* Q2 EPS ex-items $1.23 vs $1.22 forecast
* Now sees 2014 EPS $4.50-$4.80 with Copaxone competition
* Supreme Court to hear Teva’s Copaxone patent appeal Oct. 15 (Adds CEO comments from conference call, details on 2014 outlook, share reaction)
By Tova Cohen
TEL AVIV, July 31 (Reuters) - Teva Pharmaceutical Industries raised its full-year profit forecast on Thursday after posting higher quarterly earnings that were due in part to the launch of several generic products in the United States.
Teva, the world’s largest generic drugmaker and Israel’s biggest company, earned $1.23 per share excluding one-time items in the second quarter, compared with $1.20 a year earlier. Revenue rose 2 percent to $5.05 billion.
Teva was forecast to earn $1.22 a share excluding items on revenue of $5.09 billion, according to Thomson Reuters I/B/E/S.
The company, which generates about 20 percent of its sales and half its profit from one drug - multiple sclerosis treatment Copaxone - is fighting to delay cheap generic competition. The injectable drug also faces competition from oral treatments.
Teva said the U.S. Supreme Court has scheduled a hearing on its appeal in a Copaxone patent fight for Oct. 15 with a decision expected by early next year. Any generic launch in the meantime could result in damages reaching billions of dollars.
Teva raised its full-year 2014 earnings forecast to $4.50-$4.80 a share if rivals launch generic Copaxone by August and $4.90-$5.10 without competition. Previously, it had predicted $4.20-$4.50 with competition and $4.80-$5.10 without.

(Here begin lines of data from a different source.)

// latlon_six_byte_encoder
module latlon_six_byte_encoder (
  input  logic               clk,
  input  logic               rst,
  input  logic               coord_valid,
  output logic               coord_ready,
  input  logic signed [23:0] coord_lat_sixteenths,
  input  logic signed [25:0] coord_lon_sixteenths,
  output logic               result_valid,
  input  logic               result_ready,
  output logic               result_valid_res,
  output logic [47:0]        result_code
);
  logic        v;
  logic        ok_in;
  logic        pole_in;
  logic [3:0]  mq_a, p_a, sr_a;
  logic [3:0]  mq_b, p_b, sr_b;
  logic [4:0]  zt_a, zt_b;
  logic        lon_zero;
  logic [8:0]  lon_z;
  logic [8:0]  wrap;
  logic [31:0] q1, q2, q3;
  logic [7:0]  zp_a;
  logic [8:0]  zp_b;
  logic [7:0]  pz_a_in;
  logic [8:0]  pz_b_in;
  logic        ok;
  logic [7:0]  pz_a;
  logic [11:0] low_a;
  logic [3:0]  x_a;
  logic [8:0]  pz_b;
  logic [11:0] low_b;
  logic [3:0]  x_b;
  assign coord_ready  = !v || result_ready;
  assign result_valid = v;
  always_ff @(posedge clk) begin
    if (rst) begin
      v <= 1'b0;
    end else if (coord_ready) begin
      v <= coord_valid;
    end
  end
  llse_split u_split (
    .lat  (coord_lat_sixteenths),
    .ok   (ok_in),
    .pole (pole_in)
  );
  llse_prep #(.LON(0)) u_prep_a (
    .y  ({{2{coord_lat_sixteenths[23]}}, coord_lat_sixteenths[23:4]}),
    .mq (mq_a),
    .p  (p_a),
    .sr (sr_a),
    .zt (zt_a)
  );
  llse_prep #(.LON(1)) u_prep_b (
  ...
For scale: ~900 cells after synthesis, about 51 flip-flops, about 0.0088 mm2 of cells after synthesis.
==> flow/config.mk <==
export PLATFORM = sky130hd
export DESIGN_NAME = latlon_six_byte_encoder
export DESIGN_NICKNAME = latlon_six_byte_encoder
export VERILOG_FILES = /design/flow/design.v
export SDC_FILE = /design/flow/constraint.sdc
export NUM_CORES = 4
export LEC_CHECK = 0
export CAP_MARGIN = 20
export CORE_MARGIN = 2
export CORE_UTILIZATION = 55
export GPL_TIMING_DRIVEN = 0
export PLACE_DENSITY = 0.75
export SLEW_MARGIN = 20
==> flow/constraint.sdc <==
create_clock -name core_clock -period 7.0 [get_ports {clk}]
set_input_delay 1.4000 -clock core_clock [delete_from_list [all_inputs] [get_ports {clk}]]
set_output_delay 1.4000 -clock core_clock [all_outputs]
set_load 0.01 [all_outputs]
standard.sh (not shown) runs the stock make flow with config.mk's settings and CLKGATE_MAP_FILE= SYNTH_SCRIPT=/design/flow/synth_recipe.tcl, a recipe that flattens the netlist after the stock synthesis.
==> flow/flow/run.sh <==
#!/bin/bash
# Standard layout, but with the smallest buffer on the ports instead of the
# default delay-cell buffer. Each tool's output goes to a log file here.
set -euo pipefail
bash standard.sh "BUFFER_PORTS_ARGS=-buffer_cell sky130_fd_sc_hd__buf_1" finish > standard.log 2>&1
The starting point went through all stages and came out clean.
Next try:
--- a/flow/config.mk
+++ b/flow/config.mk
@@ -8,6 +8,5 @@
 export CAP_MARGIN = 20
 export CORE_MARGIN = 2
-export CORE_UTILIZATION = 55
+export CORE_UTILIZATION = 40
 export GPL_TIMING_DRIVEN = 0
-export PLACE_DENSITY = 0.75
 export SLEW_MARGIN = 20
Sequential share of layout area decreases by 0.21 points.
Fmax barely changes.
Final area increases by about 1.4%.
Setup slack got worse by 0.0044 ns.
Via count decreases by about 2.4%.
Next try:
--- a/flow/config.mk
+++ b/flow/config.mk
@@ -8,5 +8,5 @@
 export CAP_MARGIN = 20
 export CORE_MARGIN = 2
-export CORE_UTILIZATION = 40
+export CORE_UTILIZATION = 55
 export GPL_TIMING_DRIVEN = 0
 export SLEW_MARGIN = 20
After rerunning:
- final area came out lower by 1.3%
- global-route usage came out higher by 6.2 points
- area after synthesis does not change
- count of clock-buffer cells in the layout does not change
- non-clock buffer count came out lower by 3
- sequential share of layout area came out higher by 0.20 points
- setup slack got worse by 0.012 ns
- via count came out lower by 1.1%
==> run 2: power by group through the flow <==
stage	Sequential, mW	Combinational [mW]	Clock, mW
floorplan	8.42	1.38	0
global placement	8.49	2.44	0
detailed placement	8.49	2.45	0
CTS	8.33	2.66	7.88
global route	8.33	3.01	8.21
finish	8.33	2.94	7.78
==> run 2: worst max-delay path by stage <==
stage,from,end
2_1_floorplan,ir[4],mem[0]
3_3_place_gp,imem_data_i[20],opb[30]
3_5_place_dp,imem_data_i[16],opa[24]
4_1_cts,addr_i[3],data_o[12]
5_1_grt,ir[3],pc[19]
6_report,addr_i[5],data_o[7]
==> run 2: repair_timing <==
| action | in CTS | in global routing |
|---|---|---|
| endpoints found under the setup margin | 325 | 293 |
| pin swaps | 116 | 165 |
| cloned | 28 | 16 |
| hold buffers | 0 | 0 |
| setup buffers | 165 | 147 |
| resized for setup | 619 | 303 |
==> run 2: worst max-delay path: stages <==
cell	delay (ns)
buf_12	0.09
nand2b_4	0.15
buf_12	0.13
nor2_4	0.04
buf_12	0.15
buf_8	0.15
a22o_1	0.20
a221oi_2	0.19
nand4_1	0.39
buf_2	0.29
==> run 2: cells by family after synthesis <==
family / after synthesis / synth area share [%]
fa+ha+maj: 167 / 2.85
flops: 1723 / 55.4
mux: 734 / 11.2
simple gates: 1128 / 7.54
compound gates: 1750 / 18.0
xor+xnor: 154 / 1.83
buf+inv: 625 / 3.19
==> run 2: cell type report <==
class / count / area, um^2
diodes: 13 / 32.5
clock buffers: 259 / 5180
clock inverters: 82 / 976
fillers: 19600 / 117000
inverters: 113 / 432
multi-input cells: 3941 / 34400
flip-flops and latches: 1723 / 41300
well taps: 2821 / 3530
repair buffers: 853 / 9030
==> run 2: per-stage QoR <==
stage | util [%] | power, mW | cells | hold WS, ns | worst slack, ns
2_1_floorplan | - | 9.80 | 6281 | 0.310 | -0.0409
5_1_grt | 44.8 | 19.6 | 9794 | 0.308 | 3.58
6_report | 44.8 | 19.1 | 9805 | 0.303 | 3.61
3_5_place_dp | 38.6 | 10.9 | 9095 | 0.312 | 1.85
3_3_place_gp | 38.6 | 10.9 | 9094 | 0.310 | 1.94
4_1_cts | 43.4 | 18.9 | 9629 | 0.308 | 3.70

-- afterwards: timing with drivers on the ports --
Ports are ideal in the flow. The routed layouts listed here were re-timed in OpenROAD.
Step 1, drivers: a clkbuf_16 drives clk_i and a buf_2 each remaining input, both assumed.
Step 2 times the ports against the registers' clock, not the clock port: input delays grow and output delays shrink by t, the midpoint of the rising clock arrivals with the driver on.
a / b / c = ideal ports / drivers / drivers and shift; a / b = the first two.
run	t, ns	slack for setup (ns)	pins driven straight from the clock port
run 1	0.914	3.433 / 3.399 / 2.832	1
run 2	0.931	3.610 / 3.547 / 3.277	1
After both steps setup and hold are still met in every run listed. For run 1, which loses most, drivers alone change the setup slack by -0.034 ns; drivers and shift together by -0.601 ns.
From an optimization exercise on the open Yosys and OpenROAD flow, aimed at a short achievable clock period and few clock cycles per item; shortcuts taken in it are not production practice.
In this exercise RTL edits were held to simulation tests only and were not proved equivalent to the original.
Power figures rest on the tool's default switching activity, not on a simulated workload.

$ cat design/flow/design.v
package rv_pkg;
    localparam logic [6:0] OP_REG    = 7'b0110011;
    localparam logic [6:0] OP_IMM    = 7'b0010011;
    localparam logic [6:0] OP_LOAD   = 7'b0000011;
    localparam logic [6:0] OP_STORE  = 7'b0100011;
    localparam logic [6:0] OP_BRANCH = 7'b1100011;
endpackage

It maintained its 2014 outlook for revenue of $19.8-$20.8 billion without competition and lifted its outlook to $19.5-$20.5 bln with competition from a previous $19.3-$20.3 billion.
Teva’s New York-listed shares opened 0.8 percent lower at $54.42.

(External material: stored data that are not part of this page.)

Context: an optimization exercise on an open-source flow, tuned for small area, a short achievable clock period and few clock cycles per item. The choices shown serve that exercise and are no tape-out recipe.
In this exercise RTL edits were held to simulation tests only and were not proved equivalent to the original.

==> 04-22: inputs <==
## aesEncryptCore
module aesEncryptCore (
  input  logic    clk,
  input  logic    arstN,
  input  logic    validIn,
  input  aesPkg::aesBlock key,
  input  aesPkg::aesBlock data,
  output aesPkg::aesBlock dataOut,
  output aesPkg::aesBlock keyOut,
  output logic    validOut,
  output logic    busy
);
  aesPkg::aesBlock state;
  aesPkg::aesBlock keyQ;
  logic [7:0]      rcon;
  logic            lastRound;
  logic            busyNext;
  logic            validNext;
  aesPkg::aesBlock roundOut;
  aesPkg::aesBlock keyNext;
  aesPkg::aesBlock keyD;
  aesPkg::aesBlock stateD;
  roundControl i_roundControl (
    .validIn   (validIn),
    .busy      (busy),
    .rcon      (rcon),
    .lastRound (lastRound),
    .busyNext  (busyNext),
    .validNext (validNext)
  );
  keyExpand i_keyExpand (
    .keyQ    (keyQ),
    .rcon    (rcon),
    .keyNext (keyNext)
  );
  roundDatapath i_roundDatapath (
    .state     (state),
    .lastRound (lastRound),
    .roundOut  (roundOut)
  );
  assign keyD        = busy ? keyNext : key;
  assign stateD.flat = (busy ? roundOut.flat : data.flat) ^ keyD.flat;
  always_ff @(posedge clk or negedge arstN) begin
    if (!arstN) begin
      busy     <= 1'b0;
      validOut <= 1'b0;
    end else begin
      busy     <= busyNext;
      validOut <= validNext;
    end
  end
  always_ff @(posedge clk) begin
  ...
==> module roundDatapath, before the edit <==
module roundDatapath (
  input  aesPkg::aesBlock state,
  input  logic            lastRound,
  output aesPkg::aesBlock roundOut
);
  aesPkg::aesBlock subbed;
  aesPkg::aesBlock shifted;
  for (genvar i = 0; i < 16; i++) begin : gSubBytes
    sBox i_sBox (
      .in  (state.flat[8*i +: 8]),
      .out (subbed.flat[8*i +: 8])
    );
  end
  always_comb begin
    for (int c = 0; c < 4; c++) begin
      for (int r = 0; r < 4; r++) begin
        shifted.cols[c][8*(3-r) +: 8] = subbed.cols[(c+r)%4][8*(3-r) +: 8];
      end
    end
  end
  for (genvar c = 0; c < 4; c++) begin : gMix
    mixColumn i_mixColumn (
      .col  (shifted.cols[c]),
      .skip (lastRound),
      .out  (roundOut.cols[c])
    );
  end
endmodule
==> module mixColumn, before the edit <==
module mixColumn (
  input  aesPkg::aesWord col,
  input  logic           skip,
  output aesPkg::aesWord out
);
  logic [7:0] a [4];
  logic [7:0] d [4];
  logic [7:0] all;
  always_comb begin
    for (int i = 0; i < 4; i++) begin
      a[i] = col[8*(3-i) +: 8];
    end
    for (int i = 0; i < 4; i++) begin
      d[i] = a[i] ^ a[(i+1)%4];
    end
    all = d[0] ^ d[2];
    for (int i = 0; i < 4; i++) begin
      out[8*(3-i) +: 8] = a[i] ^ ((aesPkg::xtime(d[i]) ^ all) & {8{!skip}});
    end
  end
endmodule
==> module aesEncryptCore, before the edit <==
module aesEncryptCore (
  input  logic    clk,
  input  logic    arstN,
  input  logic    validIn,
  input  aesPkg::aesBlock key,
  input  aesPkg::aesBlock data,
  output aesPkg::aesBlock dataOut,
  output aesPkg::aesBlock keyOut,
  output logic    validOut,
  output logic    busy
);
  aesPkg::aesBlock state;
  aesPkg::aesBlock keyQ;
  logic [7:0]      rcon;
  logic            lastRound;
  logic            busyNext;
  logic            validNext;
  aesPkg::aesBlock roundOut;
  aesPkg::aesBlock keyNext;
  aesPkg::aesBlock keyD;
  aesPkg::aesBlock stateD;
  roundControl i_roundControl (
    .validIn   (validIn),
    .busy      (busy),
    .rcon      (rcon),
    .lastRound (lastRound),
    .busyNext  (busyNext),
    .validNext (validNext)
  );
  keyExpand i_keyExpand (
    .keyQ    (keyQ),
    .rcon    (rcon),
    .keyNext (keyNext)
  );
  roundDatapath i_roundDatapath (
    .state     (state),
    .lastRound (lastRound),
    .roundOut  (roundOut)
  );
  assign keyD        = busy ? keyNext : key;
  assign stateD.flat = (busy ? roundOut.flat : data.flat) ^ keyD.flat;
  always_ff @(posedge clk or negedge arstN) begin
    if (!arstN) begin
      busy     <= 1'b0;
      validOut <= 1'b0;
    end else begin
      busy     <= busyNext;
      validOut <= validNext;
    end
  end
  always_ff @(posedge clk) begin
    rcon  <= busy ? aesPkg::xtime(rcon) : 8'(8'h01);
    keyQ  <= keyD;
    state <= stateD;
  end
  assign dataOut = state;
  assign keyOut  = keyQ;
endmodule
Settings: LEC_CHECK=0, CAP_MARGIN=20, CELL_PAD_IN_SITES_DETAIL_PLACEMENT=0, CELL_PAD_IN_SITES_GLOBAL_PLACEMENT=0, CORE_MARGIN=2, CORE_UTILIZATION=50, PLACE_DENSITY=0.65, SLEW_MARGIN=20, SYNTH_HIERARCHICAL=1; clock period 20.0 ns.
run.sh (not shown) runs the stock make flow with config.mk's settings and CLKGATE_MAP_FILE= SYNTH_SCRIPT=/design/flow/synth_recipe.tcl, a recipe that flattens the netlist after the stock synthesis.
==> 04-25 (differences from 04-22) <==
--- a/flow/design.v
+++ b/flow/design.v
@@ -200,7 +200,7 @@
   input  aesPkg::aesBlock state,
-  input  logic            lastRound,
-  output aesPkg::aesBlock roundOut
+  input  logic            mixEn,
+  output aesPkg::aesBlock shifted,
+  output aesPkg::aesBlock mixTerm
 );
   aesPkg::aesBlock subbed;
-  aesPkg::aesBlock shifted;
   for (genvar i = 0; i < 16; i++) begin : gSubBytes
@@ -221,4 +221,4 @@
       .col  (shifted.cols[c]),
-      .skip (lastRound),
-      .out  (roundOut.cols[c])
+      .en   (mixEn),
+      .term (mixTerm.cols[c])
     );
@@ -228,4 +228,4 @@
   input  aesPkg::aesWord col,
-  input  logic           skip,
-  output aesPkg::aesWord out
+  input  logic           en,
+  output aesPkg::aesWord term
 );
@@ -233,13 +233,32 @@
   logic [7:0] d [4];
+  logic [7:0] x [4];
+  logic [7:0] termN [4];
   logic [7:0] all;
-  always_comb begin
-    for (int i = 0; i < 4; i++) begin
-      a[i] = col[8*(3-i) +: 8];
-    end
-    for (int i = 0; i < 4; i++) begin
-      d[i] = a[i] ^ a[(i+1)%4];
+  logic       enN;
+  assign enN = !en;
+  for (genvar i = 0; i < 4; i++) begin : gByte
+    assign a[i] = col[8*(3-i) +: 8];
+  end
+  for (genvar i = 0; i < 4; i++) begin : gPair
+    for (genvar k = 0; k < 8; k++) begin : gBit
+      gXor i_d (.a(a[i][k]), .b(a[(i+1)%4][k]), .y(d[i][k]));
     end
-    all = d[0] ^ d[2];
-    for (int i = 0; i < 4; i++) begin
-      out[8*(3-i) +: 8] = a[i] ^ ((aesPkg::xtime(d[i]) ^ all) & {8{!skip}});
+  end
+  for (genvar k = 0; k < 8; k++) begin : gAll
+    gXor i_all (.a(d[0][k]), .b(d[2][k]), .y(all[k]));
+  end
+  for (genvar i = 0; i < 4; i++) begin : gXtime
+    assign x[i][0] = d[i][7];
+    assign x[i][2] = d[i][1];
+    assign x[i][5] = d[i][4];
+    assign x[i][6] = d[i][5];
+    assign x[i][7] = d[i][6];
+    gXor i_x1 (.a(d[i][0]), .b(d[i][7]), .y(x[i][1]));
+    gXor i_x3 (.a(d[i][2]), .b(d[i][7]), .y(x[i][3]));
+    gXor i_x4 (.a(d[i][3]), .b(d[i][7]), .y(x[i][4]));
+  end
+  for (genvar i = 0; i < 4; i++) begin : gTerm
+    for (genvar k = 0; k < 8; k++) begin : gBit
+      gXnor i_t (.a(x[i][k]), .b(all[k]), .y(termN[i][k]));
+      gNor  i_e (.a(termN[i][k]), .b(enN), .y(term[8*(3-i) + k]));
     end
@@ -278,3 +297,5 @@
   logic            validNext;
-  aesPkg::aesBlock roundOut;
+  aesPkg::aesBlock shifted;
+  aesPkg::aesBlock mixTerm;
+  aesPkg::aesBlock base;
   aesPkg::aesBlock keyNext;
@@ -297,7 +318,9 @@
     .state     (state),
-    .lastRound (lastRound),
-    .roundOut  (roundOut)
+    .mixEn     (busy && !lastRound),
+    .shifted   (shifted),
+    .mixTerm   (mixTerm)
   );
   assign keyD        = busy ? keyNext : key;
-  assign stateD.flat = (busy ? roundOut.flat : data.flat) ^ keyD.flat;
+  assign base.flat   = (busy ? shifted.flat : data.flat) ^ keyD.flat;
+  assign stateD.flat = base.flat ^ mixTerm.flat;
   always_ff @(posedge clk or negedge arstN) begin
--- a/flow/config.mk
+++ b/flow/config.mk
@@ -11,4 +11,4 @@
 export CORE_MARGIN = 2
-export CORE_UTILIZATION = 50
-export PLACE_DENSITY = 0.65
+export CORE_UTILIZATION = 65
+export PLACE_DENSITY = 0.8
 export SLEW_MARGIN = 20
==> results.sh <==
export IMPL_antenna_cells=2
export IMPL_final_cell_mix="xor2_1, xnor2_1, nand2_1"
export IMPL_num_vias=30100
export IMPL_r2r_end="state[3]"
export IMPL_status="no timing/DRC/antenna violations"
export IMPL_ys_warn_count=17
export IMPL_sh_seq_area=0.123
export IMPL_synth_xor_area_frac=0.658
export IMPL_grt_max_degree=144
-- figures above: 04-25

==> results.sh <==
export IMPL_status="no timing/DRC/antenna violations"
export IMPL_antenna_cells=1
export IMPL_r2r_end="state[71]"
export IMPL_final_cell_mix="xor2_1, xnor2_1, nand2_1"
export IMPL_synth_xor_area_frac=0.653
export IMPL_grt_max_degree=68
export IMPL_sh_seq_area=0.121
export IMPL_tightest_slew_ns=1.12
export IMPL_num_vias=28500
-- figures above: 04-22

Testbench counts of 04-22, summed over its fixed seeds: cycles 5,640, blocks 512.
Testbench counts of 04-25, summed over its fixed seeds: cycles 5,640, blocks 512.

## static timing again, ports no longer ideal
How much do the figures lean on ideal ports? The routed layouts below were timed once more, with nothing changed but the port constraints. Step 1 sets driving cells, clkbuf_16 on the clock port and buf_2 on the other inputs (assumed; they add their load-dependent delay and slew). Step 2 times the ports against the registers' clock, not the clock port: input delays grow and output delays shrink by t, the midpoint of the rising clock arrivals with the driver on. a / b / c = ideal / step 1 / step 2; a / b = the first two.
run | shift t [ns] | setup slack, ns | worst hold slack (ns) | worst setup path after step 2
04-22 | 0.616 | 12.321 / 12.321 / 12.321 | 0.544 / 0.544 / 0.544 | register to register
04-25 | 0.623 | 12.533 / 12.533 / 12.533 | 0.541 / 0.541 / 0.541 | register to register
After both steps every run listed still meets setup and hold.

Global sales of Copaxone fell 12 percent to $939 million in the second quarter. Sales were hit by higher inventory levels created in the previous quarter following the launch of Copaxone 40 mg, which only needs to be injected three times a week rather than daily for the 20 mg version. Teva hopes the new version will strengthen its position ahead of competition.
Chief Executive Erez Vigodman said the 40 mg version had exceeded expectations, converting 51 percent of U.S. Copaxone patients and reaching a U.S. market share of 16.9 percent. It aims for a 65 percent conversion rate by year-end.
“We are ... making significant progress on our top priorities for 2014: solidifying the foundation of Teva, maintaining the Copaxone franchise, driving organic growth and positioning Teva for long-term value creation,” Vigodman said.
Teva expects to save $2 billion in gross expenses by 2017, of which $800 million will flow to its bottom line.
He said Teva’s strategy includes becoming a top three global player in the pain and respiratory markets.
It expects to have 10 or more pain medicines on the market by 2020, compared with four in 2014 with sales reaching $2 billion or more from $500 million this year.
In respiratory drugs, where it ranks No. 5, it sees sales growing to $2.5 billion by 2019 from $1 billion this year.
Teva said large acquisitions were possible in both the generic and specialty drug markets.